Hello. I am investigating a crash and this assertion failure on AArch64:

lib/CodeGen/SelectionDAG/SelectionDAG.cpp:1548: llvm::SDValue llvm::SelectionDAG::getVectorShuffle(llvm::EVT, const llvm::SDLoc&, llvm::SDValue, llvm::SDValue, llvm::ArrayRef<int>): Assertion `VT.getVectorNumElements() == Mask.size() && "Must have the same number of vector elements as mask elements!"' failed.

Bisecting is blaming this commit. I've only just started debugging this (and it is hitting this new function), but just wanted to share this in case you have some ideas and thoughts on this. This is my reproducer:

target datalayout = "e-m:e-i8:8:32-i16:16:32-i64:64-i128:128-n32:64-S128"
target triple = "aarch64-unknown-linux-gnu"

@a = common dso_local local_unnamed_addr global <4 x i16> zeroinitializer, align 8
@b = common dso_local local_unnamed_addr global i32 0, align 4

; Function Attrs: nounwind
define dso_local i32 @vqmovns_s32() local_unnamed_addr {
entry:
  %0 = load <4 x i16>, <4 x i16>* @a, align 8
  %1 = extractelement <4 x i16> %0, i32 2
  %vgetq_lane = zext i16 %1 to i32
  %2 = insertelement <4 x i32> undef, i32 %vgetq_lane, i64 0
  %vqmovns_s32 = tail call <4 x i16> @llvm.aarch64.neon.sqxtn.v4i16(<4 x i32> %2)
  %3 = extractelement <4 x i16> %vqmovns_s32, i64 0
  %conv = sext i16 %3 to i32
  store i32 %conv, i32* @b, align 4
  ret i32 undef
}

; Function Attrs: nounwind readnone
declare <4 x i16> @llvm.aarch64.neon.sqxtn.v4i16(<4 x i32>)

Hello. I am investigating a crash and this assertion failure on AArch64:

lib/CodeGen/SelectionDAG/SelectionDAG.cpp:1548: llvm::SDValue llvm::SelectionDAG::getVectorShuffle(llvm::EVT, const llvm::SDLoc&, llvm::SDValue, llvm::SDValue, llvm::ArrayRef<int>): Assertion `VT.getVectorNumElements() == Mask.size() && "Must have the same number of vector elements as mask elements!"' failed.

I see the problem now: I forgot to verify that the build vector and the source vector of the extract element are the same size.

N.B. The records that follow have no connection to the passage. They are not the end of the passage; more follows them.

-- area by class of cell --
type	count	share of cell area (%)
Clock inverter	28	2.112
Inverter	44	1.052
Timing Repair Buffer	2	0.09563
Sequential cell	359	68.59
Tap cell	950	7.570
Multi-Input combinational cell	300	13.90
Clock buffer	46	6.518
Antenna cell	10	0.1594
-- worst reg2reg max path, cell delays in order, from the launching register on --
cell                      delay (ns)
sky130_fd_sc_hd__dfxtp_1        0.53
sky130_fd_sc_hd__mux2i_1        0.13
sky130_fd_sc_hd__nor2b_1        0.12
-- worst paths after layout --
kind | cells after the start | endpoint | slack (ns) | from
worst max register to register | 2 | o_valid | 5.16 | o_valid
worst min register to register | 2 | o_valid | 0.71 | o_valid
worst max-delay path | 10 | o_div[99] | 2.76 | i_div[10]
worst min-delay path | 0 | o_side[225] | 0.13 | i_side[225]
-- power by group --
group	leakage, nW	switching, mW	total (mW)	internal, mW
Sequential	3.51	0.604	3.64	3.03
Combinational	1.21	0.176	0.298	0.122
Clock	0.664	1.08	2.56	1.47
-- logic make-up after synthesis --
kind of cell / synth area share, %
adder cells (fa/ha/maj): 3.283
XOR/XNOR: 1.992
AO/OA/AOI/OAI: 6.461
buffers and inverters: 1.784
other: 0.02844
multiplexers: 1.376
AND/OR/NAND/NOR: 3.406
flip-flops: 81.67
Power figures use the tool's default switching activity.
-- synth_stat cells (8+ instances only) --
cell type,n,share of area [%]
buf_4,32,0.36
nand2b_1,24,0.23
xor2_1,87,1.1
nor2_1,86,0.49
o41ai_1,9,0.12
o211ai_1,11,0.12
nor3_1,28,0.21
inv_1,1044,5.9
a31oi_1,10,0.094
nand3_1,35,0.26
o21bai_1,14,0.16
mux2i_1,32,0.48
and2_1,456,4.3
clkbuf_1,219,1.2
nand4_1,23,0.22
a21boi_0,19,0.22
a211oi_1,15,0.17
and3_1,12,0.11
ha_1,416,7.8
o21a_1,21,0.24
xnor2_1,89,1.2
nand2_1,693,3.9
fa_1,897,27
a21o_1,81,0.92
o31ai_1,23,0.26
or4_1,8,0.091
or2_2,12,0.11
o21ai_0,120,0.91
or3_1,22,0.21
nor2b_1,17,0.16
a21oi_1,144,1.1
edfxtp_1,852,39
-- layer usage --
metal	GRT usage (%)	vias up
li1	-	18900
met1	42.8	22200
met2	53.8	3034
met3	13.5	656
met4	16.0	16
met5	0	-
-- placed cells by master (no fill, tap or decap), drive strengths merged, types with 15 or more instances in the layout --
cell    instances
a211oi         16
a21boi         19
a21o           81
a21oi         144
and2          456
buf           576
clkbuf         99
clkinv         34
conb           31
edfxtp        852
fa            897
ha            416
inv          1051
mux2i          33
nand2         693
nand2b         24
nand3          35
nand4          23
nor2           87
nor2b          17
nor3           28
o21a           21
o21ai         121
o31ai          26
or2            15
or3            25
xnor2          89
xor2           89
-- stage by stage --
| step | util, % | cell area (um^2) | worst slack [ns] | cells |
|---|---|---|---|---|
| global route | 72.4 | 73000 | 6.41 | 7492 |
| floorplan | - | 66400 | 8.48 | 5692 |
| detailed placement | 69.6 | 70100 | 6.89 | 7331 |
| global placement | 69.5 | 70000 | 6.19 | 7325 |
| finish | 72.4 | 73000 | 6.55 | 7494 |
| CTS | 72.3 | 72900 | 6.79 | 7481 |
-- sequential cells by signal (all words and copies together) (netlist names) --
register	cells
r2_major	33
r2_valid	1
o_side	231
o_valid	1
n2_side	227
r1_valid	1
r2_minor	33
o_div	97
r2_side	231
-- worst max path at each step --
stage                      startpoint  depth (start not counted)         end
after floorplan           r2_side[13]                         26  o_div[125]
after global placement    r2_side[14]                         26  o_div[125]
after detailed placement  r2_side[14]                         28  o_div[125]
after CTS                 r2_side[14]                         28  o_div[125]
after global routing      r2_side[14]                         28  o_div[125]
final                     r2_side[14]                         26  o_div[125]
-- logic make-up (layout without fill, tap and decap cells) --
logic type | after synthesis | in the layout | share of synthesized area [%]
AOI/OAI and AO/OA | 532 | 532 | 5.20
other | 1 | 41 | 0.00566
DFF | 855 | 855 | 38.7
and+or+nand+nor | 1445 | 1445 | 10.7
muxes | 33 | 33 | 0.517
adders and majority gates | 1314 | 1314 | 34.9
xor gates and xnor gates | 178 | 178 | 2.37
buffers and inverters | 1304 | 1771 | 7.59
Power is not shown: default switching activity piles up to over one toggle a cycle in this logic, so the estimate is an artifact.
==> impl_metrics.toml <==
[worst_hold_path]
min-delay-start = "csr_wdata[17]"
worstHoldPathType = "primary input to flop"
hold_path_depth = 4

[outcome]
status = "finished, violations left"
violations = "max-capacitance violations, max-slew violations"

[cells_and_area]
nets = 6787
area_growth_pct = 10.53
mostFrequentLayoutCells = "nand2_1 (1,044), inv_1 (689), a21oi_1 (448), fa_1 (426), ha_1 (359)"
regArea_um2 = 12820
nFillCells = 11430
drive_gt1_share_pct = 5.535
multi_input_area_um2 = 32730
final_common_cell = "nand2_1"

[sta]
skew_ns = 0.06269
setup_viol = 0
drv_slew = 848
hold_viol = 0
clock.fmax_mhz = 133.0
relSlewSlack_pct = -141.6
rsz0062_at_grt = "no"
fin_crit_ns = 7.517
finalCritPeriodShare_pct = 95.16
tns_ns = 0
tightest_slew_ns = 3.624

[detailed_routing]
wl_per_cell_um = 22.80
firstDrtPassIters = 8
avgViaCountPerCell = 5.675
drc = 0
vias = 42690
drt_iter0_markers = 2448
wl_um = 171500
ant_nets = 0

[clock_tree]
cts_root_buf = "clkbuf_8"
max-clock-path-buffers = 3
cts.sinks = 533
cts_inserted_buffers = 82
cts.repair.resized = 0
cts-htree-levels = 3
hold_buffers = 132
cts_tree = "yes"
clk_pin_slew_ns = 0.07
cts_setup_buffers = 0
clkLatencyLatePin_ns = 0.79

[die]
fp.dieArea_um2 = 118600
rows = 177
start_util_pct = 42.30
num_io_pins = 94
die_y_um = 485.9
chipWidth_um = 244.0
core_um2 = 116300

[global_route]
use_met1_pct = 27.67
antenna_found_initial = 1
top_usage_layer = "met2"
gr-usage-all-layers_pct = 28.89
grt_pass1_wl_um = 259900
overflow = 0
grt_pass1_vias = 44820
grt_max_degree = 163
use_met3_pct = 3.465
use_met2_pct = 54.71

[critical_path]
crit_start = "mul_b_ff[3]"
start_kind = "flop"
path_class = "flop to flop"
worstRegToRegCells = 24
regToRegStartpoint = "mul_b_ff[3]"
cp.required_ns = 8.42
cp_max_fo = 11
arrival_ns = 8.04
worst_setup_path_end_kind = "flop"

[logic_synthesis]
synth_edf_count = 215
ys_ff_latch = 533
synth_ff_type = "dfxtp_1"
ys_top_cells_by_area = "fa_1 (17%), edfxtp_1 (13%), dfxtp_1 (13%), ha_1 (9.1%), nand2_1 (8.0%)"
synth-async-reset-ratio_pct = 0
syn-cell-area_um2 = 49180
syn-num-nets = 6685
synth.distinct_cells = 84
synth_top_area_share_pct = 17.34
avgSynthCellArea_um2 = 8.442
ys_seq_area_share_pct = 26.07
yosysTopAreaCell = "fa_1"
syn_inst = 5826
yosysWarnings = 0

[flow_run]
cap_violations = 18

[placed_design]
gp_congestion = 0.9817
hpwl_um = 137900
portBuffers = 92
**config.mk**
```make
export PLATFORM = sky130hd
export DESIGN_NAME = emitter_frequency_table
export DESIGN_NICKNAME = d
export VERILOG_FILES = /design/src/design/eft_pkg.sv /design/src/design/eft_div.sv /design/src/design/eft_dp.sv /design/src/design/eft_ctrl.sv /design/src/design/emitter_frequency_table.sv
export SDC_FILE = /design/constraint.sdc
export NUM_CORES = 2
export LEC_CHECK = 0
export BUFFER_PORTS_ARGS = -buffer_cell sky130_fd_sc_hd__clkbuf_2
export CAP_MARGIN = 20
export CELL_PAD_IN_SITES_DETAIL_PLACEMENT = 0
export CELL_PAD_IN_SITES_GLOBAL_PLACEMENT = 1
export CORE_MARGIN = 4
export CORE_UTILIZATION = 50
export CTS_CLUSTER_SIZE = 12
export DETAILED_ROUTE_END_ITERATION = 8
export PLACE_DENSITY = 0.82
export SETUP_SLACK_MARGIN = 0.4
export SYNTH_ARGS = -nofsm -noshare
export SYNTH_HDL_FRONTEND = slang
export SYNTH_SLANG_ARGS = --single-unit
```
**constraint.sdc**
```tcl
create_clock -name clk -period 28.6 [get_ports clk]
set_clock_uncertainty 0.05 [all_clocks]
set_input_delay 5.72 -clock clk [delete_from_list [all_inputs] [get_ports clk]]
set_output_delay 5.72 -clock clk [all_outputs]
set_load 0.02 [all_outputs]
```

Should have a fix committed soon.

I see the problem now: I forgot to verify that the build vector and the source vector of the extract element are the same size. Should have a fix committed soon.

Please see:
rL351753
rL351754

Filed a blocking bug for the 8.0 release:
https://bugs.llvm.org/show_bug.cgi?id=40394

Many thanks for your speedy responses and for fixing this!